We have investigated the role of
somatostatin receptor subtypes sst2 and sst4 in limbic
seizures and
glutamate-mediated neurotransmission in mouse hippocampus. As compared to wild-type littermates, homozygous mice lacking sst2 receptors showed a 52% reduction in EEG ictal activity induced by intrahippocampal injection of 30 ng
kainic acid (P < 0.05). The number of behavioural
tonic-clonic seizures was reduced by 50% (P < 0.01) and the time to onset of
seizures was doubled on average (P < 0.05). Seizure-associated neurodegeneration was found in the injected hippocampus (CA1, CA3 and hilar interneurons) and sporadically in the ipsilateral latero-dorsal thalamus. This occurred to a similar extent in wild-type and sst2 knock-out mice. Intrahippocampal injection of three selective sst2 receptor agonists in wild-type mice (
Octreotide,
BIM 23120 and
L-779976, 1.5-6.0 nmol) did not affect
kainate seizures while the same compounds significantly reduced
seizures in rats.

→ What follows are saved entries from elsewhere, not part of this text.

### config.mk
export PLATFORM = sky130hd
export DESIGN_NAME = z80_bus_arbiter
export DESIGN_NICKNAME = d
export VERILOG_FILES = /design/src/rtl/z80_bus_arbiter.sv
export SDC_FILE = /design/constraint.sdc
export NUM_CORES = 1
export LEC_CHECK = 0
export ABC_AREA = 1
export BUFFER_PORTS_ARGS = -buffer_cell sky130_fd_sc_hd__clkbuf_2
export CAP_MARGIN = 30
export CORE_UTILIZATION = 35
export CTS_CLUSTER_DIAMETER = 120
export DETAILED_ROUTE_END_ITERATION = 10
export HOLD_SLACK_MARGIN = 0.02
export PLACE_DENSITY_LB_ADDON = 0.1
export SYNTH_ARGS = -nofsm -noshare
export SYNTH_HDL_FRONTEND = slang
export SYNTH_SLANG_ARGS = --single-unit
### constraint.sdc
create_clock -name clk -period 1.4 [get_ports clk]
set_input_delay 0.21 -clock clk [delete_from_list [all_inputs] [get_ports clk]]
set_output_delay 0.21 -clock clk [all_outputs]
set_load 0.01 [all_outputs]
### src/rtl/z80_bus_arbiter.sv
// Bus arbiter sharing one memory array between the tv80s CPU and a DMA requester.
// Optional BUSAK watchdog is enabled by defining ARB_WATCHDOG_EN.
module z80_bus_arbiter #(
    parameter int MAX_HOLD      = 16,
    parameter int MIN_CPU       = 8,
    parameter int BUSAK_TIMEOUT = 64
) (
    input  logic        clk,
    input  logic        reset,
    output logic        cpu_busrq_n,
    input  logic        cpu_busak_n,
    input  logic [15:0] cpu_a,
    input  logic [7:0]  cpu_dout,
    input  logic        cpu_mreq_n,
    input  logic        cpu_wr_n,
    input  logic        dma_req,
    input  logic        dma_we,
    input  logic [15:0] dma_addr,
    input  logic [7:0]  dma_wdata,
    output logic        dma_ack,
    output logic [7:0]  dma_rdata,
    output logic        dma_err,
    output logic [15:0] mem_addr,
    output logic [7:0]  mem_wdata,
    output logic        mem_we,
    input  logic [7:0]  mem_rdata,
    output logic        mem_owner
);

    typedef enum logic [2:0] {
        S_IDLE    = 3'd0,
        S_REQ     = 3'd1,
        S_GRANT   = 3'd2,
        S_RELEASE = 3'd3,
        S_COOL    = 3'd4
    } state_t;

    state_t      state;
    state_t      state_next;
    logic        busrq_q;
    logic        owner_q;
    logic        busrq_d;
    logic        owner_d;
    logic [7:0]  hold_cnt;
    logic [7:0]  cool_cnt;
    logic        in_flight;
    logic [7:0]  rdata_q;
    logic        hold_expired;
    logic        cool_done;
    logic        accept;
    logic        wd_fire;

    // Expiry uses >= so an ack that lands past the limit still releases right after.
    assign hold_expired = (hold_cnt >= 8'(MAX_HOLD - 1));
    assign cool_done    = (cool_cnt == 8'(MIN_CPU - 1));
    assign accept       = (state == S_GRANT) && dma_req && !in_flight && !hold_expired;

    // State register, with bus control registered alongside it.
    always_ff @(posedge clk) begin
        if (reset) begin
            state   <= S_IDLE;
            busrq_q <= 1'b1;
            owner_q <= 1'b0;
        end else begin
            state   <= state_next;
            busrq_q <= busrq_d;
            owner_q <= owner_d;
        end
    end

    always_comb begin
        state_next = state;
        case (state)
            S_IDLE:    if (dma_req) state_next = S_REQ;
            S_REQ: begin
                if (!dma_req)         state_next = S_RELEASE;
                else if (!cpu_busak_n) state_next = S_GRANT;
                else if (wd_fire)      state_next = S_RELEASE;
            end
            S_GRANT:   if (!in_flight && (!dma_req || hold_expired)) state_next = S_RELEASE;
            S_RELEASE: if (cpu_busak_n) state_next = S_COOL;
            S_COOL:    if (cool_done) state_next = S_IDLE;
            default:   state_next = S_IDLE;
        endcase
    end

    always_comb begin
        busrq_d = !((state_next == S_REQ) || (state_next == S_GRANT));
        owner_d = (state_next == S_GRANT);
    end

    assign cpu_busrq_n = busrq_q;
    assign mem_owner   = owner_q;

    // Counters are held at zero outside their state, so they start from zero on entry.
    always_ff @(posedge clk) begin
        if (reset) begin
            hold_cnt  <= 8'd0;
            cool_cnt  <= 8'd0;
            in_flight <= 1'b0;
            rdata_q   <= 8'd0;
        end else begin
            in_flight <= accept;
            if (in_flight) rdata_q <= mem_rdata;
            if (state == S_GRANT) begin
                if (hold_cnt != 8'hff) hold_cnt <= hold_cnt + 8'd1;
            end else begin
                hold_cnt <= 8'd0;
            end
            if (state == S_COOL) cool_cnt <= cool_cnt + 8'd1;
            else                 cool_cnt <= 8'd0;
        end
    end

    // mem_rdata is registered, so read data is live on the bus during the ack cycle.
    assign dma_ack   = in_flight;
    assign dma_rdata = in_flight ? mem_rdata : rdata_q;

    always_comb begin
        if (owner_q) begin
            mem_addr  = dma_addr;
            mem_wdata = dma_wdata;
            mem_we    = accept && dma_we;
        end else begin
            mem_addr  = cpu_a;
            mem_wdata = cpu_dout;
            mem_we    = !cpu_mreq_n && !cpu_wr_n;
        end
    end

`ifdef ARB_WATCHDOG_EN
    logic [15:0] wd_cnt;
    logic        err_q;

    assign wd_fire = (state == S_REQ) && dma_req && cpu_busak_n &&
                     (wd_cnt == 16'(BUSAK_TIMEOUT - 1));

    always_ff @(posedge clk) begin
        if (reset) begin
            wd_cnt <= 16'd0;
            err_q  <= 1'b0;
        end else begin
            err_q <= wd_fire;
            if (state == S_REQ) begin
                if (wd_cnt != 16'hffff) wd_cnt <= wd_cnt + 16'd1;
            end else begin
                wd_cnt <= 16'd0;
            end
        end
    end

    assign dma_err = err_q;
`else
    assign wd_fire = 1'b0;
    assign dma_err = (BUSAK_TIMEOUT < 0);
`endif

endmodule
==> results.yml <==
outcome:
  status: "finished, violations left"
  violations: "design-rule violations, negative setup slack"
sta:
  fmax_mhz: 645
  post-route-min-period_ns: 1.55
  period_share: 1.11
  drv_slew: 0
  setup_viol: 1
  hold_viol: 0
  fin_worst_skew_ns: 0.00558
  worst_slack_ns: -0.151
  rsz0062_at_grt: "yes"
route:
  drt_iter0_drc: 103
  final_antenna_net_count: 0
  routedWlPerCell_um: 10.2
  wl_mm: 4.33
  drc: 26
  routed_via_density: 4.55
  vias: 1929
  firstDrtPassIters: 8
worst_hold_path:
  hold_depth: 3
  min_path_type: "primary input to flop"
logic_synthesis:
  synth_warnings: 0
  syn_area_per_cell_um2: 6.22
  async_reset_ff_frac: 0
  synth_top_family_by_area: "simple AND/OR/NAND/NOR gates"
  synth_top_area_cell: "dfxtp_1"
  synth_flop_cell: "dfxtp_1"
  synth_compound_area_frac: 0.0942
  synth_nets: 330
  synth_xor_area_frac: 0.0159
  synth_most_common_cell: "nand2_1"
  synth-simple-area-share: 0.431
  yosysUniqueCellTypes: 25
  synth_fa_ha_area_frac: 0.0152
  synth_cells: 265
  ys_top_cells_by_count: "nand2_1 (122), dfxtp_1 (30), inv_1 (21)"
  synth_area_mm2: 0.00165
  synth-edff-count: 0
  yosysTopAreaCellShare: 0.364
  yosysSeqAreaShare: 0.364
  synth_seq_cells: 30
  muxShareOfSynthArea: 0
  ys_top_cells_by_area: "dfxtp_1 (36%), nand2_1 (28%), a21oi_1 (6.1%)"
pwr:
  p_sw_frac: 0.294
  p_seq_frac: 0.421
  power_density_mw_per_mm2: 884
  switching_power_uw: 626
  ir_worst_vdd_uv: 489
  p_clk_frac: 0.340
  internal-power_mw: 1.50
  p_comb_frac: 0.239
  p_leak_nw: 1.28
  power_mw: 2.13
clock_tree:
  root_buffer: "clkbuf_8"
  numCtsBuffers: 5
  cts_hold_buf: 0
  clk_pin_slew_worst_paths_ns: 0.07
  cts_tree: "yes"
  clock_path_buffers: 2
  insertion_delay_ns: 0.28
  htreeDepth: 2
  clock-sinks: 30
global_routing:
  antenna_found_initial: 0
  overflow: 0
  grt_pass1_wl_mm: 6.89
  grt_start_max_net_pins: 25
  grt_pass1_vias: 1673
  grt_usage: 0.175
finish:
  fin_util: 0.542
  finalNetCount: 436
  syn2layout_area_growth_pct: 46.2
  n_antenna_cell: 0
  layout-drive-gt1-share: 0.371
  fin_area_mm2: 0.00241
die:
  die_y_um: 70.6
  core-area_mm2: 0.00444
  io_pins: 100
  initial_utilization: 0.371
  dieArea_mm2: 0.00499
  std_cell_rows: 24
  die_w_um: 70.6
critical_path:
  cp.buffers_inverters: 1
  startpoint_type: "flop"
  cp.depth: 7
  worstPathArrival_ns: 1.34
  critPathKind: "flop to primary output"
  slowest_stage: "dfxtp_2"
  cp_data_required_time_ns: 1.19
  path_delay_family: "flip-flops"
  crit_path_max_fanout: 3
  r2r_cells: 7
  crit_path_cell_trace: "ha_4, nand3_4, nand2_2, nor2_1, nand2_1, o32ai_2, buf_2"
  worstSetupEndpointType: "primary output"
  cp_slowest_stage_delay_ns: 0.34
placement:
  gp_congestion: 0.821
  hpwl_mm: 3.33
  portBuffers: 98
  place_area_mm2: 0.00223
run:
  drv_cap: 0
-- repair_timing --
| item | in CTS | in global routing |
|---|---|---|
| setup buffers | 0 | 1 |
| resized for setup | 8 | 10 |
| gates cloned | 0 | 1 |
| setup endpoints to repair | 4 | 16 |
| pin swaps | 1 | 2 |
-- state kept, by name (all words and copies together), names as in the netlist --
signal / flops
cpu_busrq_n: 1
mem_owner: 1
cool_cnt: 8
hold_cnt: 8
state: 3
dma_ack: 1
rdata_q: 8
-- power by group through the flow --
| stage | clock network (mW) | registers [mW] | logic [mW] |
|---|---|---|---|
| after global routing | 0.786 | 0.900 | 0.567 |
| after CTS | 0.752 | 0.896 | 0.493 |
| after global placement | 0 | 0.912 | 0.485 |
| after detailed placement | 0 | 0.913 | 0.487 |
| final | 0.724 | 0.897 | 0.509 |
| after floorplan | 0 | 0.913 | 0.254 |
-- worst paths after layout --
kind                                               start                  endpoint  slack [ns]
worst min-delay path                        mem_rdata[2]     rdata_q[2]$_SDFF_PP0_        0.18
worst min register to register    cool_cnt[0]$_SDFF_PP0_    cool_cnt[0]$_SDFF_PP0_        0.45
worst max register to register  hold_cnt[1]$_SDFFE_PP0P_  hold_cnt[1]$_SDFFE_PP0P_        0.06
worst max-delay path            hold_cnt[1]$_SDFFE_PP0P_                    mem_we       -0.15
-- layer usage --
layer	routed length, um	part of all wire	up-vias	global-route usage
met2	2110	0.49	62	0.313
met5	0	0	-	0
met3	327	0.075	7	0.0527
met4	71	0.016	0	0.0778
li1	-	-	1038	-
met1	1820	0.42	822	0.192
-- layout make-up --
type                       count  area (um2)
clock buffer                   6        82.6
tap                           52        65.1
clock inverter                 2        12.5
timing repair buffer         107         596
sequential                    30         608
fill                         459        2040
inverter                      23        86.3
multi-input combinational    204         958
-- worst min-delay path, cell delays in order --
cell and delay, ns:
clkbuf_2 0.08, nand2_1 0.07, a21oi_1 0.06
-- layout by cell type (no fill, tap or decap), types with 3 or more instances in the layout --
| cell type | n |
|---|---|
| nand2_1 | 121 |
| clkbuf_2 | 97 |
| dfxtp_1 | 26 |
| a21oi_1 | 20 |
| inv_1 | 19 |
| nor2_1 | 19 |
| nand3_1 | 12 |
| clkbuf_8 | 6 |
| nor3_1 | 5 |
| buf_4 | 5 |
| inv_2 | 4 |
| o21ai_0 | 4 |
| nand3_2 | 3 |
| nor2_2 | 3 |
| dfxtp_2 | 3 |
-- per-stage QoR --
stage,TNS (ns),std cells,setup slack (ns),hold slack (ns)
floorplan,0,265,0.164,0.279
global placement,0,414,0.0546,0.435
detailed placement,0,414,0.0262,0.442
CTS,-0.192,422,-0.192,0.169
global route,-0.266,424,-0.233,0.183
finish,-0.151,424,-0.151,0.177
-- cell families after synthesis --
kind of cell               count (synthesis)
other                                      1
AOI/OAI and AO/OA                         29
adders and majority gates                  2
xor gates and xnor gates                   3
and+or+nand+nor                          169
DFF                                       30
buffers and inverters                     31
No activity file was read; power rests on OpenSTA's default activity.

L-803087 (5 nmol), a selective
sst4 receptor agonist, doubled seizure activity in wild-type mice on average. Interestingly, this effect was blocked by 3 nmol
octreotide. It was determined, in both radioligand binding and cAMP accumulation, that
octreotide had no direct agonist or antagonist action at mouse sst4 receptors expressed in CCl39 cells, up to micromolar concentrations. In hippocampal slices from wild-type mice,
octreotide (2 micro m) did not modify
AMPA-mediated synaptic responses while facilitation occurred with L-803087 (2 micro m). Similarly to what was observed in
seizures, the effect of L-803087 was reduced by
octreotide. In hippocampal slices from sst2 knock-out mice, both
octreotide and L-803087 were ineffective on synaptic responses. Our findings show that, unlike in rats, sst2 receptors in mice do not mediate
anticonvulsant effects. Moreover, stimulation of sst4 receptors in the hippocampus of wild-type mice induced excitatory effects which appeared to depend on the presence of sst2 subtypes, suggesting these receptors are functionally coupled.